SOCRATES
- Mission type: Technology demonstrator
- Operator: NICT
- COSPAR ID: 2014-029C
- SATCAT no.: 39768
- Website: Official page (Japanese)

Spacecraft properties
- Manufacturer: Advanced Engineering Services Co., Ltd.
- Launch mass: 48 kg (106 lb)
- Dimensions: 496 mm × 495 mm × 485 mm (19.5 in × 19.5 in × 19.1 in)
- Power: 120W

Start of mission
- Launch date: 03:05, 24 May 2014 (UTC)
- Rocket: H-IIA 202
- Launch site: Tanegashima, LA-Y

Orbital parameters
- Reference system: Geocentric
- Regime: Sun Synchronous
- Eccentricity: 0.0013
- Perigee altitude: 629.8 km
- Apogee altitude: 647.4 km
- Inclination: 97.9
- Period: 97.5 min

= SOCRATES (satellite) =

Japanese satellite

SOCRATES or Space Optical Communications Research Advanced Technology Satellite is a Japanese small satellite launched in 2014. The satellite is purely a technology demonstrator designed by NICT intended to help AES company to gain experience in basic mission control, attitude control and spacecraft communications. Its main experiment is SOTA (Small Optical TrAnsponder), an optical small satellite communications demonstrator.

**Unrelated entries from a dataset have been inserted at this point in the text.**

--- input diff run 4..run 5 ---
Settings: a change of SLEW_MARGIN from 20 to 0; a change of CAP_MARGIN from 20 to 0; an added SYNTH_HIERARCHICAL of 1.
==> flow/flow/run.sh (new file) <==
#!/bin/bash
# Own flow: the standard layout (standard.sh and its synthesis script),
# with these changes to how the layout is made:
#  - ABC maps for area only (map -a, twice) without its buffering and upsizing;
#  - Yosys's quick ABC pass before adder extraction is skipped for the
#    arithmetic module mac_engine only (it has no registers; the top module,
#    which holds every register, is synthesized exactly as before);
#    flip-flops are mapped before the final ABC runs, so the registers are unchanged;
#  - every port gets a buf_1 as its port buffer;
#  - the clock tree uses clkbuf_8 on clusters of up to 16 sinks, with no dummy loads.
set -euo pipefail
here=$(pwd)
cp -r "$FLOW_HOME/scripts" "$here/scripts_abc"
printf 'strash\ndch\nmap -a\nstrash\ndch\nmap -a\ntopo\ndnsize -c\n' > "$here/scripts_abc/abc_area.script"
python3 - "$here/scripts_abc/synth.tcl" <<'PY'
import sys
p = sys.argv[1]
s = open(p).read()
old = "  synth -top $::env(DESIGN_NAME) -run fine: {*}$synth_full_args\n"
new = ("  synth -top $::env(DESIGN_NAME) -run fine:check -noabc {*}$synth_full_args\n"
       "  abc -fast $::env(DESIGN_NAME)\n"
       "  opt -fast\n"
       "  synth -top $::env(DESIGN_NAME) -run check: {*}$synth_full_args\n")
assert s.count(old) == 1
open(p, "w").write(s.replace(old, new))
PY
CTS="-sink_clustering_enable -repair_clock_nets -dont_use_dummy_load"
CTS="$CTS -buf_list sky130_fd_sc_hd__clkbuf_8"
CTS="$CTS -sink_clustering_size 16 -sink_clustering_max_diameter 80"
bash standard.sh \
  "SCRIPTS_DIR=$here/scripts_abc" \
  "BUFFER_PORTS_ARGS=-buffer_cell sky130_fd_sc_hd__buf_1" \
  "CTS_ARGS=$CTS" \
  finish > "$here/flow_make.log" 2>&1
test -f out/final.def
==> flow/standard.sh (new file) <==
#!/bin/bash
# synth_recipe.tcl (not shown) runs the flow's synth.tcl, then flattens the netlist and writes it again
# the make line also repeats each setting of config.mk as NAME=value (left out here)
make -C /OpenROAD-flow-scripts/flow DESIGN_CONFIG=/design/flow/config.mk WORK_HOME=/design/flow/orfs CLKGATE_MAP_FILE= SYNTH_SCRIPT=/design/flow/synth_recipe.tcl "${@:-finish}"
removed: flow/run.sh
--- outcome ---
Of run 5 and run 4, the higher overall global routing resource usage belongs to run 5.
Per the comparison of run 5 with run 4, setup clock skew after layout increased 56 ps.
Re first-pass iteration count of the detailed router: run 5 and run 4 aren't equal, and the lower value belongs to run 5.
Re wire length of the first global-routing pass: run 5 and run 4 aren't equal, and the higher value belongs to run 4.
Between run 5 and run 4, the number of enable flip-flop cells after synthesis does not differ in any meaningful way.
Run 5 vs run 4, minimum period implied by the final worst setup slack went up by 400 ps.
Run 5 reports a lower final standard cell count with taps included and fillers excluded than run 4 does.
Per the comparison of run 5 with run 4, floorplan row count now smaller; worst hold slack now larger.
Source: an optimization exercise on an open RTL-to-GDS flow (aim: small area). Production flows keep margins and buffers that such runs may drop.
At most, simulation tests tie the RTL to the original design; equivalence was not proved.
No functional check of the RTL was part of runs 2 and 3.

`design/flow/constraint.sdc`:
```
create_clock -name core_clock -period 10.0 [get_ports {clk}]
set_input_delay 2.0000 -clock core_clock [delete_from_list [all_inputs] [get_ports {clk}]]
set_output_delay 2.0000 -clock core_clock [all_outputs]
set_load 0.01 [all_outputs]
```
`design/flow/run.sh`:
```
#!/bin/bash
# synth_recipe.tcl (not shown) runs the flow's synth.tcl, then flattens the netlist and writes it again
# the make line also repeats each setting of config.mk as NAME=value (left out here)
make -C /OpenROAD-flow-scripts/flow DESIGN_CONFIG=/design/flow/config.mk WORK_HOME=/design/flow/orfs CLKGATE_MAP_FILE= SYNTH_SCRIPT=/design/flow/synth_recipe.tcl finish
```
What follows belongs to an exercise in optimizing a design on an open flow for small area, a short achievable clock period and few clock cycles per item; a production flow would make more cautious choices.
Only simulation tests tie the RTL to the original design; equivalence was not proved.
No activity file was given, so power comes from the tool's default toggle rates.

==> flow/design.v <==
`timescale 1ns / 1ps
package trcf_pkg;
   localparam int FIELD_LEN_W = 13;
   localparam logic [1:0] CMD_SEGMENT = 2'd0;
   localparam logic [1:0] CMD_LISTEN  = 2'd1;
   localparam logic [1:0] CMD_CONSUME = 2'd2;
   localparam logic [1:0] CMD_TICK    = 2'd3;
   localparam logic [2:0] SEG_SYN  = 3'd0;
   localparam logic [2:0] SEG_FIN  = 3'd2;
   localparam logic [2:0] SEG_DATA = 3'd4;
   localparam logic [1:0] REPLY_SYNACK  = 2'd0;
   localparam logic [1:0] REPLY_FINACK  = 2'd1;
   localparam logic [1:0] REPLY_DATAACK = 2'd2;
   localparam logic [1:0] STATUS_OK      = 2'd0;
   localparam logic [1:0] STATUS_REFUSED = 2'd1;
   localparam logic [1:0] STATUS_SHORT   = 2'd2;
   localparam logic [1:0] STATUS_NO_SLOT = 2'd3;
   localparam logic [1:0] CONN_CLOSED = 2'd0;
   localparam logic [1:0] CONN_LISTEN = 2'd1;
   localparam logic [1:0] CONN_OPEN   = 2'd2;
   localparam logic [1:0] CONN_CWAIT  = 2'd3;
   localparam logic [2:0] REG_ENABLE    = 3'd0;
   localparam logic [2:0] REG_PORT0     = 3'd1;
   localparam logic [2:0] REG_CLOSEWAIT = 3'd5;
   localparam logic [15:0] CLOSEWAIT_RESET = 16'd100;
   typedef struct packed {
      logic [FIELD_LEN_W-1:0] read_length;
      logic [FIELD_LEN_W-1:0] seg_length;
      logic [31:0]            seq_num;
      logic [15:0]            to_port;
      logic [15:0]            from_port;
      logic [7:0]             src_node;
      logic [2:0]             seg_type;
      logic [1:0]             slot;
   } req_data_type;
   typedef struct packed {
      logic [FIELD_LEN_W-1:0] buffered_bytes;
      logic [1:0]             slot_state;
      logic [1:0]             status;
      logic [31:0]            reply_ack_num;
      logic [15:0]            reply_from_port;
      logic [15:0]            reply_to_port;
      logic [7:0]             reply_node;
      logic                   reply_valid;
   } rsp_data_type;
   typedef struct packed {
      logic [1:0]             conn_state;
      logic [7:0]             peer_node;
      logic [15:0]            peer_port;
      logic [31:0]            expected_seq;
      logic [FIELD_LEN_W-1:0] used_bytes;
      logic [15:0]            closewait_count;
   } slot_entry_type;
   localparam int SLOT_ENTRY_W = 2 + 8 + 16 + 32 + FIELD_LEN_W + 16;
   typedef struct packed {
      logic [31:0] a;
      logic [31:0] b;
      logic        sub;
   } alu_op_type;
   typedef struct packed {
      logic [31:0] result;
      logic        borrow;
      logic        zero;
   } alu_res_type;
endpackage
This design comes from an exercise in tuning for small area, a short achievable clock period and few clock cycles per item on the open sky130 flow, not from production work. Function was checked by simulation only, so behaviour that the tests miss may differ from the original. Power and IR drop assume default switching activity.

==> trial 78 <==
## break_edge_histogram
module break_edge_histogram
#(
   parameter int MAX_EDGES = 16,
   parameter int AGE_LIMIT = 2000
) (
   input  wire logic                    clock,
   input  wire logic                    reset,
   input  wire logic                    psel,
   input  wire logic                    penable,
   input  wire logic                    pwrite,
   input  wire logic [PADDR_W-1:0]      paddr,
   input  wire logic [PDATA_W-1:0]      pwdata,
   output logic      [PDATA_W-1:0]      prdata,
   output logic                         pready,
   input  wire logic                    req_valid,
   output logic                         req_ready,
   input  wire logic [1:0]              req_type,
   input  wire logic [SLOT_W-1:0]       req_slot,
   input  wire logic [EDGE_W-1:0]       req_edge_value,
   input  wire logic [AGE_W-1:0]        req_age,
   input  wire logic                    req_age_missing,
   input  wire logic signed [CNT_W-1:0] req_count,
   output logic                         rsp_valid,
   input  wire logic                    rsp_ready,
   output logic [1:0]                   rsp_status,
   output logic [SLOT_W-1:0]            rsp_group,
   output logic signed [TOT_W-1:0]      rsp_total,
   output logic [EDGE_W-1:0]            rsp_group_lower,
   output logic [EDGE_W-1:0]            rsp_group_upper
);
   localparam int EAW = (MAX_EDGES > 1) ? $clog2(MAX_EDGES) : 1;
   localparam int NG  = MAX_EDGES + 1;
   logic [NB_W-1:0] num_breaks_ff;
   logic            csr_wr;
   logic [MAX_EDGES*EDGE_W-1:0] edges;
   logic                        edge_we;
   logic [EAW-1:0]              edge_waddr;
   logic [EDGE_W-1:0]           edge_wdata;
   logic [NG-1:0]               tot_rsel;
   logic [NG-1:0]               tot_wsel;
   logic                        tot_we;
   logic                        tot_clr;
   logic signed [TOT_W-1:0]     tot_wdata;
   logic signed [TOT_W-1:0]     tot_rdata;
   assign pready = 1'b1;
  ...
Settings: LEC_CHECK=0, CAP_MARGIN=20, CORE_MARGIN=2, CORE_UTILIZATION=55, CTS_CLUSTER_DIAMETER=100, CTS_CLUSTER_SIZE=24, SETUP_SLACK_MARGIN=3.8, SLEW_MARGIN=20, TNS_END_PERCENT=0; clock period 7.0 ns.
run.sh (not shown) runs the stock make flow with config.mk's settings and CLKGATE_MAP_FILE= SYNTH_SCRIPT=/design/flow/synth_recipe.tcl, a recipe that flattens the netlist after the stock synthesis.
==> build 68: changes against trial 78 <==
- CORE_UTILIZATION: 55 -> 40
- CTS_CLUSTER_DIAMETER: 100 -> unset
- CTS_CLUSTER_SIZE: 24 -> unset
- SETUP_SLACK_MARGIN: 3.8 -> 3.5
==> trial 49: changes against trial 78 <==
- CORE_UTILIZATION: 55 -> 65
- SETUP_SLACK_MARGIN: 3.8 -> 3.6
==> summary.md <==
| Metric | Value |
|---|---|
| DP Cell Count | 5430 |
| P_comb | 0.00152 W |
| Gr usage total | a little under two fifths |
| Max-slew headroom | between 20% and 30% |
| Slew @ Worst Pin | ~1.2 ns |
| Register-to-Register Path Depth | 17 |
| Final nets | 4490 |
| Num CTS Buffers | 59 |
| Status | finished clean |
| Clock power share | between 20 and 30% |
| Vias/cell | 7.162 |
| Row count | about 120 |
| Met2 wire length | ~90 mm |
| Crit path time final | around 4 ns |
| Largest net degree at the start of global routing | 180 |
Source of the figures above: trial 78

==> summary.md <==
| Metric | Value |
|---|---|
| Most flops, register | u_tot_mem.mem_ff |
| Slew @ Worst Pin | around 1.2 ns |
| # fillers | between 5000 and 6000 |
| Crit path time final | approximately 4.2 ns |
| Max-slew headroom | between 20% and 30% |
| Clock power share | about 27% |
| Gr usage total | a little over two fifths |
| Register-to-Register Path Depth | 30 |
| CP delay by family, top | buffers and inverters |
| Area Growth Syn to Fin | 11.92% |
| Row count | 106 |
| Vias/cell | approximately 7.6 |
| P_comb | between 0.0015 and 0.002 W |
| DP Cell Count | ~5200 |
| Largest net degree at the start of global routing | 131 |
| Num CTS Buffers | 58 |
| Status | finished clean |
| Clock-cell share | 2.686% |
Source of the figures above: trial 49

==> summary.md <==
| Metric | Value |
|---|---|
| Clock power share | 38.9% |
| Slew @ Worst Pin | around 1.4 ns |
| Num CTS Buffers | around 130 |
| DP Cell Count | a little under 6000 |
| Met2 wire length | approximately 93 mm |
| Gr usage total | 28.22% |
| Row count | 135 |
| Max-slew headroom | about a tenth |
| Final nets | around 4600 |
| Crit path time final | between 3 and 4 ns |
| Status | finished clean |
| Register-to-Register Path Depth | 15 |
Source of the figures above: build 68

Testbench counts of trial 78, summed over its fixed seeds: cycles 24,506, items 24,000.
Testbench counts of build 68, summed over its fixed seeds: cycles 24,506, items 24,000.
Testbench counts of trial 49, summed over its fixed seeds: cycles 24,506, items 24,000.

---

==> inputs of run Z <==
break_edge_histogram, a different RTL version from the one above (not shown whole).
Design break_edge_histogram, start of the top module:
module break_edge_histogram
#(
   parameter int MAX_EDGES = 16,
   parameter int AGE_LIMIT = 2000
) (
   input  wire logic                    clock,
   input  wire logic                    reset,
   input  wire logic                    psel,
   input  wire logic                    penable,
   input  wire logic                    pwrite,
   input  wire logic [PADDR_W-1:0]      paddr,
   input  wire logic [PDATA_W-1:0]      pwdata,
   output logic      [PDATA_W-1:0]      prdata,
   output logic                         pready,
   input  wire logic                    req_valid,
   output logic                         req_ready,
   input  wire logic [1:0]              req_type,
   input  wire logic [SLOT_W-1:0]       req_slot,
   input  wire logic [EDGE_W-1:0]       req_edge_value,
   input  wire logic [AGE_W-1:0]        req_age,
   input  wire logic                    req_age_missing,
   input  wire logic signed [CNT_W-1:0] req_count,
   output logic                         rsp_valid,
   input  wire logic                    rsp_ready,
   output logic [1:0]                   rsp_status,
   output logic [SLOT_W-1:0]            rsp_group,
   output logic signed [TOT_W-1:0]      rsp_total,
   output logic [EDGE_W-1:0]            rsp_group_lower,
   output logic [EDGE_W-1:0]            rsp_group_upper
);
  ...
make LEC_CHECK=0 ABC_CLOCK_PERIOD_IN_PS=3500 CAP_MARGIN=20 CORE_MARGIN=2 CORE_UTILIZATION=40 SETUP_SLACK_MARGIN=3.5 SLEW_MARGIN=20 finish   # period 7.0 ns
==> inputs of run Y, as changes to run Z <==
ABC_CLOCK_PERIOD_IN_PS = not set   (was 3500)
SETUP_SLACK_MARGIN = not set   (was 3.5)
==> notes <==
Sequential power is about the same in run Y and run Z. In synthesized area, run Z and run Y do not differ. Via count: run Z is larger than run Y (about 5.5%). Run Y finished with timing, DRC and antenna clean. Run Z passed the timing, design-rule and antenna checks. Against run Z, the cell area of run Y is smaller by about 7%. Between run Y and run Z, the lower combinational power is in run Y (gap about 25%, measured against run Z).
==> figures <==
metric                                                                 run Y           run Z
Result of the run                                             finished clean  finished clean
CTS Buf Count                                                            133             130
Final clock period utilization by the worst path                       85.7%           65.1%
Routability cong.                                                      0.940           0.957
Total number of multi-input combinational cells                        2,397           2,414
Proportion of cell area occupied by registers                          58.1%           53.9%
Non-Clock Buffer Count                                                   319             479
Pre-CTS setup slack                                                   303 ps          541 ps
Maximum number of pins on one net before global-route repair              97             131
CP Data Arrival Time                                                 6520 ps         4990 ps
Non-Filler Instances                                                   6,005           6,183
Multi-input gate area in the final layout                        0.0164 mm^2     0.0189 mm^2
Testbench counts of run Z, summed over its fixed seeds: cycles 24,024, items 24,000.
Testbench counts of run Y, summed over its fixed seeds: cycles 24,024, items 24,000.

---

==> run K <==
RTL: one of the versions met above, not the one the previous note started from.
export LEC_CHECK = 0
export CAP_MARGIN = 20
export CORE_MARGIN = 2
export CORE_UTILIZATION = 55
export CTS_CLUSTER_DIAMETER = 100
export CTS_CLUSTER_SIZE = 24
export SETUP_SLACK_MARGIN = 3.5
export SLEW_MARGIN = 20
export TNS_END_PERCENT = 0
create_clock -name core_clock -period 7.0 [get_ports {clock}]
==> inputs of run M, as changes to run K <==
CTS_CLUSTER_SIZE = 28   (was 24)
SETUP_SLACK_MARGIN = 3.8   (was 3.5)
==> run summary <==
Sw Ratio 0.252; number of buffers and inverters on the critical path 4; multi-input gate area in the final layout 0.0174 mm2; cells resized by post-CTS repair 180; proportion of final cell area spent on non-clock buffers 0.0553; result of the run complete, no violations; register fraction of the total cell area 0.601; net total in the final layout 4456; worst skew pair latency 730 ps; cell-internal power 10.6 mW; met3 capacity usage during global routing 0.0667
# the run above: run K

==> run summary <==
met3 capacity usage during global routing 0.0660; result of the run complete, no violations; cell-internal power 10.6 mW; worst skew pair latency 710 ps; net total in the final layout 4472; proportion of final cell area spent on non-clock buffers 0.0597; number of buffers and inverters on the critical path 7; register fraction of the total cell area 0.597; cells resized by post-CTS repair 207; multi-input gate area in the final layout 0.0175 mm2
# the run above: run M

Testbench counts of run K, summed over its fixed seeds: cycles 24,506, items 24,000.
Testbench counts of run M, summed over its fixed seeds: cycles 24,506, items 24,000.

afterwards: timing with drivers on the ports:
Ports are ideal in the flow. The routed layouts listed here were re-timed in OpenROAD.
Step 1 sets driving cells, clkbuf_16 on the clock port and buf_2 on the other inputs (assumed; they add their load-dependent delay and slew).
Step 2, shift: input delay + t, output delay - t, t = (earliest + latest rising clock arrival at the registers) / 2. This alone moves slack from input paths to output paths.
Slacks: no drivers / after step 1 / after step 2; pairs: no drivers / after step 1.
| run | t, ns | setup slack, ns | worst slew at a driven data input, ns |
|---|---|---|---|
| trial 78 | 0.784 | 2.990 / 2.990 / 2.314 | 0.19 |
| build 68 | 0.847 | 3.034 / 3.034 / 2.264 | 0.10 |
| trial 49 | 0.768 | 2.764 / 2.764 / 2.206 | 0.08 |
| run Z | 0.836 | 2.444 / 2.426 / 1.590 | 0.10 |
| run Y | 0.833 | 1.004 / 1.060 / 0.227 | 0.09 |
| run K | 0.786 | 2.887 / 2.887 / 2.207 | 0.17 |
| run M | 0.770 | 2.809 / 2.809 / 2.223 | 0.20 |
After both steps setup and hold are still met in every run listed. The setup slack of run Z, which loses most, moves by -0.018 ns with the drivers and by -0.854 ns with both steps.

All subsystems of spacecraft are powered by solar cells mounted on spacecraft body and stub wings, with estimated electrical power of 120W BOL degrading to 100W EOL.

==History==
SOTA was the first lasercom on board a microsatellite, performing a variety of experiments in a compact package of a less than 6 kg. The main one is the 10 Mbit/s links at 1549 nm using coarse and fine-pointing to accurately transmit the 35-mW laser through a 5-cm Cassegrain telescope. Additional capabilities included a B92-like QKD protocol at 800-nm band for the first-time quantum-limited demonstration from space.

==Launch==
SOCRATES was launched from Tanegashima, Japan, on 24 May 2014 at 03:05:00 UTC by an H-IIA 202.